• Work instructions: Of all the lines in the material, count those containing the string "default" and write only the resulting number.

Content starts

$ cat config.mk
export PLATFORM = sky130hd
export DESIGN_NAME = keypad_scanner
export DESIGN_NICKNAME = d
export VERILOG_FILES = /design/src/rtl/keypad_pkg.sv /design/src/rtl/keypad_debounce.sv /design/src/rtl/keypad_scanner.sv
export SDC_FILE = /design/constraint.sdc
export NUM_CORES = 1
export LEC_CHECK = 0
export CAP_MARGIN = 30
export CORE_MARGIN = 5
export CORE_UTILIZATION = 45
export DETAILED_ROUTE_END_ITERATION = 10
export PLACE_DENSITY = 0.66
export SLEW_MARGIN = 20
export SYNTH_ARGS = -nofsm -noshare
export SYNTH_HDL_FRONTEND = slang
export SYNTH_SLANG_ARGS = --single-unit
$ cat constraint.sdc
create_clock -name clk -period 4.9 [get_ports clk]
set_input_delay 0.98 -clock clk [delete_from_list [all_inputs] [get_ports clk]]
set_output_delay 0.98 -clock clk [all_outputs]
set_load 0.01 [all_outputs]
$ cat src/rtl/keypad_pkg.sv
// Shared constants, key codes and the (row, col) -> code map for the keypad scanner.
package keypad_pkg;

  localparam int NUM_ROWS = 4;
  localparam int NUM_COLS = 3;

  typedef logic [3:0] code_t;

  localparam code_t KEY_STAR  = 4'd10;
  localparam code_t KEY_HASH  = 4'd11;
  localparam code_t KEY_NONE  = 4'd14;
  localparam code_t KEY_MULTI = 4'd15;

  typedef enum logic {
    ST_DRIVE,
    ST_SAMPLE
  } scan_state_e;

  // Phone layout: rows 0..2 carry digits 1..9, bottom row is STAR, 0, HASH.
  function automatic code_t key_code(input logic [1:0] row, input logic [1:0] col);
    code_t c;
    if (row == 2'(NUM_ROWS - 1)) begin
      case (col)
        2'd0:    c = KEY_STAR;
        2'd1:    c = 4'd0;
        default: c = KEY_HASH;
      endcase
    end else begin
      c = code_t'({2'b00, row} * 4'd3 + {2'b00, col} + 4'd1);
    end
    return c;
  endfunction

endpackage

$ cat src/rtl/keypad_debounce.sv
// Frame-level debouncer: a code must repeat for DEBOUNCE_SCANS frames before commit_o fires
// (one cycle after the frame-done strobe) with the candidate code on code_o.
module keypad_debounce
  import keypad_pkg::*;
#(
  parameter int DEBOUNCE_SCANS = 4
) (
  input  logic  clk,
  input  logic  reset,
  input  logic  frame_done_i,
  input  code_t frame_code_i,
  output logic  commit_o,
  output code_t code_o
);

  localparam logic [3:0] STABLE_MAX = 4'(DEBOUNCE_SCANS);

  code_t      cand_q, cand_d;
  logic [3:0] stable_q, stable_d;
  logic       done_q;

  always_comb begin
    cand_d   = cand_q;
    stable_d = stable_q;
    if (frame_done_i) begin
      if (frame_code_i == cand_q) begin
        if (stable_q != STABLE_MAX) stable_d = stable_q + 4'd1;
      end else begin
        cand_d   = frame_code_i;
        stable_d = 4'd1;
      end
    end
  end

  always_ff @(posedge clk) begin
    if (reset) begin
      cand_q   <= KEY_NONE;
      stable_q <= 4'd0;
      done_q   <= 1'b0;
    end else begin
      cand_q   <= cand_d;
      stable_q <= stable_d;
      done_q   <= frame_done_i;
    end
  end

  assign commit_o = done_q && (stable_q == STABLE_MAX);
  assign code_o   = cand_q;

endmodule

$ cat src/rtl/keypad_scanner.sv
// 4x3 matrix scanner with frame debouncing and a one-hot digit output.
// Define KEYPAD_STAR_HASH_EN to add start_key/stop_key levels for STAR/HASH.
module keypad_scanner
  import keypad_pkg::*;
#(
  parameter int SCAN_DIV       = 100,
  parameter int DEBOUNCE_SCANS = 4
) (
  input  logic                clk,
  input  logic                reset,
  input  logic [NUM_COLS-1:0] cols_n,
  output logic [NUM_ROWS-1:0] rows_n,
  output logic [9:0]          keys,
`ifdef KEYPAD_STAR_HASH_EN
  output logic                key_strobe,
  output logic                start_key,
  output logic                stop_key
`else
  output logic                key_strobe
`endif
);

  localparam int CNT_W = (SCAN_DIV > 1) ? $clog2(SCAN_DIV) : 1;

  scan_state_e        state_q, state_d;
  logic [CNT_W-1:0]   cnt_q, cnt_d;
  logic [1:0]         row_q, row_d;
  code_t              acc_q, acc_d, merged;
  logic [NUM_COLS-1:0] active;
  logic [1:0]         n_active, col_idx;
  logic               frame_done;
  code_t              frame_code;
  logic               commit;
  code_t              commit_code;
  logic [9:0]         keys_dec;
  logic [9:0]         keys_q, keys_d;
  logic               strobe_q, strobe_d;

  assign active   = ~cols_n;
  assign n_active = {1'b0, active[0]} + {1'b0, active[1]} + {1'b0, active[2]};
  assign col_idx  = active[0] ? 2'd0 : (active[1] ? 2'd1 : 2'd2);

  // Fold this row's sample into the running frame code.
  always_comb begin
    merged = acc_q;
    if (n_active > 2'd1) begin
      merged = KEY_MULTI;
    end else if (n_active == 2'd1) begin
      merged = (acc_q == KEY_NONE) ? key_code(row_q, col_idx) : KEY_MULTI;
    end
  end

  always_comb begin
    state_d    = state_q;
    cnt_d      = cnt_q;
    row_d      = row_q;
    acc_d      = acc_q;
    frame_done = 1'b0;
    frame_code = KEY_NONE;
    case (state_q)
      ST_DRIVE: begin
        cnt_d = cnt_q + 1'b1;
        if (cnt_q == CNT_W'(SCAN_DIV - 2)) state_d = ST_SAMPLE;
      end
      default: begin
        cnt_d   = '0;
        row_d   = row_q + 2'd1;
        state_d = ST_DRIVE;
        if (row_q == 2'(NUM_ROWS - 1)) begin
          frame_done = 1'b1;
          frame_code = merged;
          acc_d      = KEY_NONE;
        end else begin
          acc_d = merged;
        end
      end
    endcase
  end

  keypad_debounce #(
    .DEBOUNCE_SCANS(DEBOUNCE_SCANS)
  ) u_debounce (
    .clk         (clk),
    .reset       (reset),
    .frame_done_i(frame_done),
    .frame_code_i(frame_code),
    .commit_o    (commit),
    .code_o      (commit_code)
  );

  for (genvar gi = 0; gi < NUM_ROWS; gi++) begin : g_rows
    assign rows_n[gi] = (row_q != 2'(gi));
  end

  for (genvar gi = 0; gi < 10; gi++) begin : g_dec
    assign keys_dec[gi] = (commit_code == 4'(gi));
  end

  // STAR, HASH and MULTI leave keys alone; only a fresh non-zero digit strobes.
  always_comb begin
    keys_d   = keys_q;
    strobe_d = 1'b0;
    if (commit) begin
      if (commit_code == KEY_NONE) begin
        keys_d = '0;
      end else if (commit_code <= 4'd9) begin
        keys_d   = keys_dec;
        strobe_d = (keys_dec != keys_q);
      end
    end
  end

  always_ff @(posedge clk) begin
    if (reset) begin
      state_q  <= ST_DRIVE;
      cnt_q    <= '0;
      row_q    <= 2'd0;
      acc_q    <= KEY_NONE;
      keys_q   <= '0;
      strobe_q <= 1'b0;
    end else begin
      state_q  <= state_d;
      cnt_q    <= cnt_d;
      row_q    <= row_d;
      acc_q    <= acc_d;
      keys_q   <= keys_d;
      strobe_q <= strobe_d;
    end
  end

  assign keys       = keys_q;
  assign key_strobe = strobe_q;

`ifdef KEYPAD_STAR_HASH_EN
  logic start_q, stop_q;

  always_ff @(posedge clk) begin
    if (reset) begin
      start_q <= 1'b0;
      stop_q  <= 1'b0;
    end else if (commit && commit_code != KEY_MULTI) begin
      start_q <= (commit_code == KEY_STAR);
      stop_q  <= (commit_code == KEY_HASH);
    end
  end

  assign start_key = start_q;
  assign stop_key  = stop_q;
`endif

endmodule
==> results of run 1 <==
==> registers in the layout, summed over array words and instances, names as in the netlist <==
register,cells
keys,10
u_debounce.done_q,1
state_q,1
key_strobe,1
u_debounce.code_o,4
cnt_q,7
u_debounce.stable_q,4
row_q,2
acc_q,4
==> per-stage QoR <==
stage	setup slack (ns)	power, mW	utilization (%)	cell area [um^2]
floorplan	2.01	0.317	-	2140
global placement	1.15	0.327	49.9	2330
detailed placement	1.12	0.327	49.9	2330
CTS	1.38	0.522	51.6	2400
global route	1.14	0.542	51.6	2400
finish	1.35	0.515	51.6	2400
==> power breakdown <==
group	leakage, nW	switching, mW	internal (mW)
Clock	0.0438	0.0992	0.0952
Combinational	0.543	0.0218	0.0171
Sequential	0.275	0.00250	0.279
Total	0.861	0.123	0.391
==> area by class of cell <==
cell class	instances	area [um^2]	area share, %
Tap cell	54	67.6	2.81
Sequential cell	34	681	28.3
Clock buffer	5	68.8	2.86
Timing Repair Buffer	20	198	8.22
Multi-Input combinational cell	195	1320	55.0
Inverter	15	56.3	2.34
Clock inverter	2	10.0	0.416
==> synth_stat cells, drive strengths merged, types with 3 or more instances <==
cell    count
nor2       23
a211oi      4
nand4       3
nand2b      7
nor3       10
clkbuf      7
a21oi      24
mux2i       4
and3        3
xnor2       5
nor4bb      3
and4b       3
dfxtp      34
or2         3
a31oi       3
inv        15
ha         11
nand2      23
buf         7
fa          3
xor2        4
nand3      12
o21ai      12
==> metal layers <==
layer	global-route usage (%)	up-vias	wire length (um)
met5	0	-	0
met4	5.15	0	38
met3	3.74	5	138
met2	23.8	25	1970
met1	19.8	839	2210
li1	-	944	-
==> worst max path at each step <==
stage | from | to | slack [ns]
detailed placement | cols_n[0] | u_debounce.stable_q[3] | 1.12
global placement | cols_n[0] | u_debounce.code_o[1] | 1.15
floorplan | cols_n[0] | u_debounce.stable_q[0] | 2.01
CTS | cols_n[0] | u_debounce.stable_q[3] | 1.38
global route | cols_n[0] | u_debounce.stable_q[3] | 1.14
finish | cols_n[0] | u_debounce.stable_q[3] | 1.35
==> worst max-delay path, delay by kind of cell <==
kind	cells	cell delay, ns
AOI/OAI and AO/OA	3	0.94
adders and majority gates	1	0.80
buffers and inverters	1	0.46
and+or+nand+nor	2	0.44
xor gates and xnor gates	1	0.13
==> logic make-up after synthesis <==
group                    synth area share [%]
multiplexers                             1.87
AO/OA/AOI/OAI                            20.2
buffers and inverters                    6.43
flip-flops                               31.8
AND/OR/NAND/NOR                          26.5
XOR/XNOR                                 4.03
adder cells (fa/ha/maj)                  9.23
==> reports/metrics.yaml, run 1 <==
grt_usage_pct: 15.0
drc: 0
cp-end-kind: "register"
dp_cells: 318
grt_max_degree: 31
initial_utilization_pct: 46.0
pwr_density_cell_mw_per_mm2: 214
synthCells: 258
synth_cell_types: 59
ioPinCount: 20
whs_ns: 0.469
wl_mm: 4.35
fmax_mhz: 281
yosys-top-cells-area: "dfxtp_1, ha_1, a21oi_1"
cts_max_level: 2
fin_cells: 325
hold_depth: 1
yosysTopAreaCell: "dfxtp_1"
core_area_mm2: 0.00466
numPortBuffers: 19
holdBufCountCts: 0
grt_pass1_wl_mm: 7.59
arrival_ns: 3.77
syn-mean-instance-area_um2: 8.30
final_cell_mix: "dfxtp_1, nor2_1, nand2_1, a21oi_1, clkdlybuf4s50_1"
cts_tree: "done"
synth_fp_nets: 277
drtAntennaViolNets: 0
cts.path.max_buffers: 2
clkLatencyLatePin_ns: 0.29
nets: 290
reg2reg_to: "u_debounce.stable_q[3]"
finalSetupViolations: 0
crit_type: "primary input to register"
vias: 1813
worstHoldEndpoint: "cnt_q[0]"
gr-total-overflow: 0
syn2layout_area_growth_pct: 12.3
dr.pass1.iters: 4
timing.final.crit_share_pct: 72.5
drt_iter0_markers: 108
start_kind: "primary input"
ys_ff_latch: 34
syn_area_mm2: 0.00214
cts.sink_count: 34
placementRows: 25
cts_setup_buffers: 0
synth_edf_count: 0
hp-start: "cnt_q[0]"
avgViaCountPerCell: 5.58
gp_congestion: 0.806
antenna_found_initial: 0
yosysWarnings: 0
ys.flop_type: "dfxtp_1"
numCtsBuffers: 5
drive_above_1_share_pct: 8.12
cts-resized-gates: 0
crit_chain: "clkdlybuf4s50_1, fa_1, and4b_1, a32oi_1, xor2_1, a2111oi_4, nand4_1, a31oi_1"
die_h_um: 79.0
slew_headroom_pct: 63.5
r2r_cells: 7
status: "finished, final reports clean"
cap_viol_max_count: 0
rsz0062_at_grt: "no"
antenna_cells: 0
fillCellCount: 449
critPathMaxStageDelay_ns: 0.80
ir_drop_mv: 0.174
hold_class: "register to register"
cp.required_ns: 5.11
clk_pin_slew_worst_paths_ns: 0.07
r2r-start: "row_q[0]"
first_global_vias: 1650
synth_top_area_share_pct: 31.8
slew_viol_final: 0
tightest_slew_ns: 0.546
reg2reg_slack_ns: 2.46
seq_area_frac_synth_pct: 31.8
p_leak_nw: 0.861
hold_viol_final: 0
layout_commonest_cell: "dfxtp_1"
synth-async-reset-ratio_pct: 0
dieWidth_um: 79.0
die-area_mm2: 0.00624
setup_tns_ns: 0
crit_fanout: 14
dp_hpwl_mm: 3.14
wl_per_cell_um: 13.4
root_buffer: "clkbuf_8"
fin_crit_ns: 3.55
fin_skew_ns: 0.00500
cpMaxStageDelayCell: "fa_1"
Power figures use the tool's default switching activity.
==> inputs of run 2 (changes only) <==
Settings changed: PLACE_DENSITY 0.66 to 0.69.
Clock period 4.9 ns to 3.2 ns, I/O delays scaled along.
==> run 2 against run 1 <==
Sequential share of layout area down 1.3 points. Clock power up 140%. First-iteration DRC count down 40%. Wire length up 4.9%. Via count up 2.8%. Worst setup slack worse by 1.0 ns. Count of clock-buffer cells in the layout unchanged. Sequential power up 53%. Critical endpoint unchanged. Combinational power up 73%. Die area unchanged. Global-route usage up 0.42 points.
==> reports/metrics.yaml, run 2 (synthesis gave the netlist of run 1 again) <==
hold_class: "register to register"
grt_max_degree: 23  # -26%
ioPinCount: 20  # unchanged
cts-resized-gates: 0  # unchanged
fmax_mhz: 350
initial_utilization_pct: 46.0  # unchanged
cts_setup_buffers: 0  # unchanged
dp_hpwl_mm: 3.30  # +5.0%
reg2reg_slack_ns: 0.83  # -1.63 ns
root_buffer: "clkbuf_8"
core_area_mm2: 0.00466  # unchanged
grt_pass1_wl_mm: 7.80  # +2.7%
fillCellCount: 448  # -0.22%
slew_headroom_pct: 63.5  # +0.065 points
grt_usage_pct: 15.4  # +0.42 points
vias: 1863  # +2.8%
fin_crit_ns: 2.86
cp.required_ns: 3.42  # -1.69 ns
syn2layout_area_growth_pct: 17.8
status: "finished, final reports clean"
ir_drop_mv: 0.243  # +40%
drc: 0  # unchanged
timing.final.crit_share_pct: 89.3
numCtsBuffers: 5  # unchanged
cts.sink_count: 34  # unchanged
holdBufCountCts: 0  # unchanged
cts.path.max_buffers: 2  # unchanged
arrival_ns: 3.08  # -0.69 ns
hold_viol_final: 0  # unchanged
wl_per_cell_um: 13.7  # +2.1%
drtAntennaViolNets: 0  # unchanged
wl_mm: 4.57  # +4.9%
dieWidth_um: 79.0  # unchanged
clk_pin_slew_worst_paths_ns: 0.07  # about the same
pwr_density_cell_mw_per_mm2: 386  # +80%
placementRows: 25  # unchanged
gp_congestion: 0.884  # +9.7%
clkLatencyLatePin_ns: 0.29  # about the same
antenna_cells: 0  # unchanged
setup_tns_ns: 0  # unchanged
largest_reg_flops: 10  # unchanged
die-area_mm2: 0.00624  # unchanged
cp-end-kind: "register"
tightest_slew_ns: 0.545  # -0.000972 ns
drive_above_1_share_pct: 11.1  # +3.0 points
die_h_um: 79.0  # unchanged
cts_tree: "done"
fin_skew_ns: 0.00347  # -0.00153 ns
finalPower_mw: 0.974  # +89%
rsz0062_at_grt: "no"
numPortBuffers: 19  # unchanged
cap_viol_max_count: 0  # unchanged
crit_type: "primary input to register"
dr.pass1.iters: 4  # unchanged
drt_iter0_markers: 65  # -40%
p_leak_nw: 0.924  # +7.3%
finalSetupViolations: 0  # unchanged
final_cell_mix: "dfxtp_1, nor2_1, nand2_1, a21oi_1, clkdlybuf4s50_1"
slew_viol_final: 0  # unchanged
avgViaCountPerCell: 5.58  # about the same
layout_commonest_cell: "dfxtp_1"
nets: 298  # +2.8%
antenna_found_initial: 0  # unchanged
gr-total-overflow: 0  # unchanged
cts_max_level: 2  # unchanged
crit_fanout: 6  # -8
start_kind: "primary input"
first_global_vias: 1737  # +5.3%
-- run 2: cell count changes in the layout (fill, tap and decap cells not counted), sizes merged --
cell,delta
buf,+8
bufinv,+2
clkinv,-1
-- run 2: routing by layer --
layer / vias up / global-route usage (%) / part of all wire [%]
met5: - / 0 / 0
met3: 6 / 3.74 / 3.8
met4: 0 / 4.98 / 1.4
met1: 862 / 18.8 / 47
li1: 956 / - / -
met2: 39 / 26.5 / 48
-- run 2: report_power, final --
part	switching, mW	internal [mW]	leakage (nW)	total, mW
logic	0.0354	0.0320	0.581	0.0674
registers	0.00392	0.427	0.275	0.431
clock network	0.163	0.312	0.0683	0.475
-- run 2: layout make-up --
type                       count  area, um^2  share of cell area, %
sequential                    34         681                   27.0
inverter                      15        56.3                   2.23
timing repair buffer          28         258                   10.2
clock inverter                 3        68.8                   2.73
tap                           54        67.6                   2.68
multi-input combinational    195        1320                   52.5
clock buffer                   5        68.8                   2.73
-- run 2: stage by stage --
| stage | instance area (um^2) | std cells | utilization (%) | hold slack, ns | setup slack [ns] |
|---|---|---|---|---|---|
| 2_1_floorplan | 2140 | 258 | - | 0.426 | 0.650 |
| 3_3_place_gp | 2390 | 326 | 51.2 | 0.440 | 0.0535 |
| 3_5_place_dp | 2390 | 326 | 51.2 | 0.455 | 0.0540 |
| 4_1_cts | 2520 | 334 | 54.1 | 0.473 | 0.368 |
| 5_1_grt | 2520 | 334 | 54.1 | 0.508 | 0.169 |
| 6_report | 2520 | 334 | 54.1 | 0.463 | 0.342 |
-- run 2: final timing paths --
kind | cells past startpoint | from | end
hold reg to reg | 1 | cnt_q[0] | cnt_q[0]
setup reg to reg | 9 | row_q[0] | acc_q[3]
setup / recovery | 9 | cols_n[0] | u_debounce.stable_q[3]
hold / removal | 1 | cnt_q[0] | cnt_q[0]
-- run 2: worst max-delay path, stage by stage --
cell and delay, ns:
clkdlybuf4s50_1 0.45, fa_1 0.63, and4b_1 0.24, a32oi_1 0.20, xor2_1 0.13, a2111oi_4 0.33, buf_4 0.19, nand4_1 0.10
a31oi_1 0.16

Content ends

• Solution for this problem: 3